Updated at 6:40 p.m.
Hawaiian Volcanoes Observatory reports that Fissure 6, near Leilani Avenue and Pohoiki Road, has become active again.
As of about 4:45 p.m., HVO officials say that fountaining and spattering was occurring.
The flow from fissure 17 has had little advancement since this morning.
HVO has increased the Aviation Color Code to Red due to increased ash emission from Kilauea. Ash has been rising nearly continuously from the vent and drifting downwind to the southwest. Ashfall and vog have been reported along Highway 11 to Pahala.
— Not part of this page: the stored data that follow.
===== src/rtl/assert_macros.svh =====
// Assertion macros shared by the RTL; compiled to nothing when SYNTH is defined.
`ifndef ASSERT_MACROS_SVH
`define ASSERT_MACROS_SVH
`ifndef SYNTH
// property must hold at every clock edge outside reset
`define ASSERT_PROP(lbl, clk, rst, prop) \
   lbl: assert property (@(posedge clk) disable iff (rst) (prop)) \
      else $error("assertion failed");
// expression must never be true outside reset
`define ASSERT_NEVER(lbl, clk, rst, expr) \
   lbl: assert property (@(posedge clk) disable iff (rst) !(expr)) \
      else $error("forbidden condition seen");
`else
`define ASSERT_PROP(lbl, clk, rst, prop)
`define ASSERT_NEVER(lbl, clk, rst, expr)
`endif
`endif


===== src/rtl/feal_pkg.sv =====
// Types, register indexes and the round function of the FEAL-4 encryption pipeline.
package feal_pkg;

   localparam int HalfWidth  = 32;
   localparam int BlockWidth = 2 * HalfWidth;
   localparam int IndexWidth = 3;

   typedef logic [HalfWidth-1:0] half_type;

   typedef enum logic [IndexWidth-1:0] {
      IDX_KEY_LEFT    = 3'd0,
      IDX_KEY_RIGHT   = 3'd1,
      IDX_ROUND_KEY_1 = 3'd2,
      IDX_ROUND_KEY_2 = 3'd3,
      IDX_ROUND_KEY_3 = 3'd4,
      IDX_ROUND_KEY_4 = 3'd5
   } csr_index_type;

   typedef struct packed {
      half_type key_left;
      half_type key_right;
      half_type round_key_1;
      half_type round_key_2;
      half_type round_key_3;
      half_type round_key_4;
   } key_set_type;

   // G(a,b,d): byte sum, then rotate left by two
   function automatic logic [7:0] mix_g(input logic [7:0] a, input logic [7:0] b,
                                        input logic d);
      logic [7:0] s;
      s = a + b + {7'd0, d};
      return {s[5:0], s[7:6]};
   endfunction

   // bytes taken little-endian: x0 is bits 7:0
   function automatic half_type round_fn(input half_type w);
      logic [7:0] y0, y1, y2, y3;
      y1 = mix_g(w[7:0] ^ w[15:8], w[23:16] ^ w[31:24], 1'b1);
      y0 = mix_g(w[7:0], y1, 1'b0);
      y2 = mix_g(w[23:16] ^ w[31:24], y1, 1'b0);
      y3 = mix_g(w[31:24], y2, 1'b1);
      return {y3, y2, y1, y0};
   endfunction

endpackage
### config.mk
export PLATFORM = sky130hd
export DESIGN_NAME = ymodem_sender_framer_core_flat
export DESIGN_NICKNAME = d
export VERILOG_FILES = /design/src/ysf_pkg.sv /design/src/ysf_if.sv /design/src/ymodem_sender_framer_core.sv /design/src/flat_wrapper.sv
export SDC_FILE = /design/constraint.sdc
export NUM_CORES = 1
export LEC_CHECK = 0
export CORE_MARGIN = 4
export CORE_UTILIZATION = 55
export CTS_BUF_LIST = sky130_fd_sc_hd__clkbuf_8 sky130_fd_sc_hd__clkbuf_16
export CTS_CLUSTER_SIZE = 25
export DETAILED_ROUTE_END_ITERATION = 6
export DONT_BUFFER_PORTS = 1
export PLACE_DENSITY_LB_ADDON = 0.25
export SETUP_SLACK_MARGIN = 0.3
export SYNTH_ARGS = -nofsm -noshare
export SYNTH_HDL_FRONTEND = slang
export SYNTH_SLANG_ARGS = --single-unit
### constraint.sdc
create_clock -name clk -period 2.7 [get_ports clk]
set_input_delay 0.54 -clock clk [delete_from_list [all_inputs] [get_ports clk]]
set_output_delay 0.54 -clock clk [all_outputs]
set_load 0.005 [all_outputs]
### src/ysf_pkg.sv
// Shared types, constants and the CRC-16 byte update for the YMODEM sender framer.
`timescale 1ns / 1ps

package ysf_pkg;

  localparam int BLOCK_BYTES = 128;
  localparam int MAX_RESULTS = 4;

  localparam logic [15:0] CRC_POLY = 16'h1021;

  localparam logic [7:0] SYM_SOH = 8'h01;
  localparam logic [7:0] SYM_ACK = 8'h06;
  localparam logic [7:0] SYM_NAK = 8'h15;
  localparam logic [7:0] SYM_EOT = 8'h04;
  localparam logic [7:0] SYM_C   = 8'h43;

  localparam logic [1:0] FN_RESP    = 2'd0;
  localparam logic [1:0] FN_PAYLOAD = 2'd1;
  localparam logic [1:0] FN_EOF     = 2'd2;

  typedef enum logic [3:0] {
    PH_IDLE       = 4'd0,
    PH_HDR_DATA   = 4'd1,
    PH_HDR_ACK    = 4'd2,
    PH_HDR_C      = 4'd3,
    PH_DATA       = 4'd4,
    PH_DATA_ACK   = 4'd5,
    PH_EOT1_NAK   = 4'd6,
    PH_EOT2_ACK   = 4'd7,
    PH_EOT2_C     = 4'd8,
    PH_CLOSE_DATA = 4'd9,
    PH_CLOSE_ACK  = 4'd10,
    PH_DONE       = 4'd11
  } phase_t;

  function automatic logic [15:0] crc_byte(input logic [15:0] c_in, input logic [7:0] b);
    logic [15:0] c;
    c = c_in ^ {b, 8'h00};
    for (int k = 0; k < 8; k++) begin
      if (c[15]) c = {c[14:0], 1'b0} ^ CRC_POLY;
      else       c = {c[14:0], 1'b0};
    end
    return c;
  endfunction

endpackage

### src/ysf_if.sv
// Valid/ready channel interfaces for input items and result beats.
`timescale 1ns / 1ps

interface ysf_item_if;
  logic       valid;
  logic       ready;
  logic [1:0] func;
  logic [7:0] value;

  modport source (output valid, func, value, input ready);
  modport sink   (input valid, func, value, output ready);
endinterface

interface ysf_result_if;
  logic       valid;
  logic       ready;
  logic [7:0] tx_byte;
  logic       tx_valid;
  logic       last;
  logic [3:0] phase;
  logic       restarted;
  logic       misplaced;
  logic       finished;

  modport source (output valid, tx_byte, tx_valid, last, phase, restarted, misplaced,
                  finished, input ready);
  modport sink   (input valid, tx_byte, tx_valid, last, phase, restarted, misplaced,
                  finished, output ready);
endinterface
At any time, activity may increase the intensity of ash production.
Volcano School of Art and Science will be closed on Wednesday.
Updated at 1:15 p.m.
Hawaiian Volcanoes Observatory officials reports that eruption activity continues in lower Puna with fissure 20 opening early this morning.
As of Hawai`i County Civil Defense’s 1 p.m. update, the narrow lava flow from fissure 17 is the only active flow at this time. It has slowed down considerably and is moving about 20 yards per hour toward the ocean, about 1.2 miles from Highway 137.
There are no homes or roads threatened at this time. Be aware, no sightseeing is permitted in the area.
Original story published at 8:47 a.m.
Activity remains concentrated at fissure 17 on Tuesday morning.
In addition, a new fissure, the twentieth since the lower Puna activity began, has opened in the Lanipuna Gardens subdivision.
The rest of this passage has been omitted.